**Your assignment**
Given the records below, pull every line with the word "master" into the answer.
Start of Block
### config.mk
export PLATFORM = sky130hd
export DESIGN_NAME = serial_add_ctrl_flat
export DESIGN_NICKNAME = d
export VERILOG_FILES = /design/src/rtl/serial_add_ctrl_if.sv /design/src/rtl/serial_add_ctrl.sv /design/src/flat_wrapper.sv
export SDC_FILE = /design/constraint.sdc
export NUM_CORES = 1
export LEC_CHECK = 0
export CORE_MARGIN = 2
export CORE_UTILIZATION = 47
export CTS_CLUSTER_DIAMETER = 60
export CTS_CLUSTER_SIZE = 25
export DETAILED_ROUTE_END_ITERATION = 8
export GPL_ROUTABILITY_DRIVEN = 0
export PLACE_DENSITY = 0.78
export SKIP_LAST_GASP = 1
export SLEW_MARGIN = 20
export SYNTH_ARGS = -nofsm -noshare
export SYNTH_HDL_FRONTEND = slang
export SYNTH_SLANG_ARGS = --single-unit
### constraint.sdc
create_clock -name clk -period 1.33 [get_ports clk]
set_input_delay 0.1995 -clock clk [delete_from_list [all_inputs] [get_ports clk]]
set_output_delay 0.1995 -clock clk [all_outputs]
set_load 0.02 [all_outputs]
### src/rtl/serial_add_ctrl_if.sv
// Host-side handshake and operand/result bundle for the bit-serial adder controller.
// The host drives the master side; the controller implements the slave side.
interface serial_add_ctrl_if #(
    parameter int WIDTH = 8
) ();
    logic             start;
    logic [WIDTH-1:0] a;
    logic [WIDTH-1:0] b;
    logic             cin;
    logic             busy;
    logic             done;
    logic [WIDTH-1:0] sum;
    logic             cout;

    modport master (
        output start, a, b, cin,
        input  busy, done, sum, cout
    );

    modport slave (
        input  start, a, b, cin,
        output busy, done, sum, cout
    );
endinterface

### src/rtl/serial_add_ctrl.sv
// Bit-serial adder controller: one full-adder cell (two half adders plus an OR)
// walks LSB-first over two latched WIDTH-bit operands with a start/busy/done handshake.
module serial_add_ctrl #(
    parameter int WIDTH = 8
) (
    input  logic               clk,
    input  logic               rst,
    serial_add_ctrl_if.slave   bus
);

    localparam int CW = (WIDTH > 1) ? $clog2(WIDTH) : 1;
    localparam logic [CW-1:0] LAST = CW'(WIDTH - 1);

    typedef enum logic [1:0] {
        S_IDLE = 2'd0,
        S_RUN  = 2'd1,
        S_DONE = 2'd2
    } state_t;

    state_t           state_q, state_d;
    logic [WIDTH-1:0] a_sh_q, a_sh_d;
    logic [WIDTH-1:0] b_sh_q, b_sh_d;
    logic [WIDTH-1:0] res_sh_q, res_sh_d;
    logic [WIDTH-1:0] sum_q, sum_d;
    logic             carry_q, carry_d;
    logic             cout_q, cout_d;
    logic [CW-1:0]    cnt_q, cnt_d;

    logic             accept;
    logic             last_bit;
    logic             ha0_s, ha0_c, ha1_s, ha1_c, cell_c;
    logic [WIDTH-1:0] res_shifted;

    // Full-adder cell assembled from two half adders; carries never both set.
    assign ha0_s  = a_sh_q[0] ^ b_sh_q[0];
    assign ha0_c  = a_sh_q[0] & b_sh_q[0];
    assign ha1_s  = ha0_s ^ carry_q;
    assign ha1_c  = ha0_s & carry_q;
    assign cell_c = ha0_c | ha1_c;

    generate
        if (WIDTH == 1) begin : g_res_w1
            assign res_shifted = ha1_s;
        end else begin : g_res_wn
            assign res_shifted = {ha1_s, res_sh_q[WIDTH-1:1]};
        end
    endgenerate

    assign accept   = bus.start && ((state_q == S_IDLE) || (state_q == S_DONE));
    assign last_bit = (state_q == S_RUN) && (cnt_q == LAST);

    always_ff @(posedge clk or posedge rst) begin
        if (rst) begin
            state_q <= S_IDLE;
        end else begin
            state_q <= state_d;
        end
    end

    always_comb begin
        state_d = state_q;
        unique case (state_q)
            S_IDLE:  if (bus.start) state_d = S_RUN;
            S_RUN:   if (cnt_q == LAST) state_d = S_DONE;
            S_DONE:  state_d = bus.start ? S_RUN : S_IDLE;
            default: state_d = S_IDLE;
        endcase
    end

    always_comb begin
        bus.busy = (state_q == S_RUN);
        bus.done = (state_q == S_DONE);
        bus.sum  = sum_q;
        bus.cout = cout_q;
    end

    // Datapath next state: load on accepted start, shift one bit per RUN cycle.
    always_comb begin
        a_sh_d   = a_sh_q;
        b_sh_d   = b_sh_q;
        res_sh_d = res_sh_q;
        carry_d  = carry_q;
        cnt_d    = cnt_q;
        sum_d    = sum_q;
        cout_d   = cout_q;
        if (accept) begin
            a_sh_d  = bus.a;
            b_sh_d  = bus.b;
            carry_d = bus.cin;
            cnt_d   = '0;
        end else if (state_q == S_RUN) begin
            a_sh_d   = a_sh_q >> 1;
            b_sh_d   = b_sh_q >> 1;
            res_sh_d = res_shifted;
            carry_d  = cell_c;
            cnt_d    = cnt_q + CW'(1);
            if (last_bit) begin
                sum_d  = res_shifted;
                cout_d = cell_c;
            end
        end
    end

    always_ff @(posedge clk or posedge rst) begin
        if (rst) begin
            a_sh_q   <= '0;
            b_sh_q   <= '0;
            res_sh_q <= '0;
            carry_q  <= 1'b0;
            cnt_q    <= '0;
            sum_q    <= '0;
            cout_q   <= 1'b0;
        end else begin
            a_sh_q   <= a_sh_d;
            b_sh_q   <= b_sh_d;
            res_sh_q <= res_sh_d;
            carry_q  <= carry_d;
            cnt_q    <= cnt_d;
            sum_q    <= sum_d;
            cout_q   <= cout_d;
        end
    end

endmodule

### src/flat_wrapper.sv
// flat-port wrapper written by rule: the top's interface ports become plain ports
module serial_add_ctrl_flat 
#(
    parameter int WIDTH = 8
)
  (clk, rst, bus_start, bus_a, bus_b, bus_cin, bus_busy, bus_done, bus_sum, bus_cout);
  serial_add_ctrl_if #(.WIDTH(WIDTH)) bus_i ();
  input  logic clk;
  input  logic rst;
  input wire logic [$bits(bus_i.start)-1:0] bus_start;
  input wire logic [$bits(bus_i.a)-1:0] bus_a;
  input wire logic [$bits(bus_i.b)-1:0] bus_b;
  input wire logic [$bits(bus_i.cin)-1:0] bus_cin;
  output wire logic [$bits(bus_i.busy)-1:0] bus_busy;
  output wire logic [$bits(bus_i.done)-1:0] bus_done;
  output wire logic [$bits(bus_i.sum)-1:0] bus_sum;
  output wire logic [$bits(bus_i.cout)-1:0] bus_cout;
  assign bus_i.start = bus_start;
  assign bus_i.a = bus_a;
  assign bus_i.b = bus_b;
  assign bus_i.cin = bus_cin;
  assign bus_busy = bus_i.busy;
  assign bus_done = bus_i.done;
  assign bus_sum = bus_i.sum;
  assign bus_cout = bus_i.cout;
  serial_add_ctrl #(.WIDTH(WIDTH)) u_core (.clk(clk), .rst(rst), .bus(bus_i));
endmodule
==> results of run 1 <==
==> sequential cells by signal, indices dropped and copies added, names as in the netlist <==
register         cells
u_core.a_sh_q        8
u_core.res_sh_q      7
u_core.state_q       2
u_core.carry_q       1
u_core.bus.sum       8
u_core.bus.cout      1
u_core.b_sh_q        8
u_core.cnt_q         3
==> cell type report <==
type	count	area share
flip-flops and latches	38	0.368
multi-input cells	96	0.338
repair buffers	48	0.207
clock buffers	6	0.0319
clock inverters	2	0.0232
well taps	48	0.0232
inverters	5	0.00870
==> path summary, 6_finish.rpt <==
path / startpoint / endpoint / cells past startpoint
hold reg to reg: u_core.b_sh_q[6]$_DFFE_PP0P_ / u_core.b_sh_q[6]$_DFFE_PP0P_ / 1
max in group asynchronous: rst / u_core.state_q[0]$_DFFE_PP0P_ / 3
hold / removal: rst / u_core.bus.sum[1]$_DFFE_PP0P_ / 3
setup / recovery: u_core.state_q[1]$_DFFE_PP0P_ / u_core.res_sh_q[4]$_DFFE_PP0P_ / 3
min in group clk: u_core.b_sh_q[6]$_DFFE_PP0P_ / u_core.b_sh_q[6]$_DFFE_PP0P_ / 1
setup reg to reg: u_core.state_q[1]$_DFFE_PP0P_ / u_core.res_sh_q[4]$_DFFE_PP0P_ / 3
End of Block
**Solution to this problem**
// The host drives the master side; the controller implements the slave side.
    modport master (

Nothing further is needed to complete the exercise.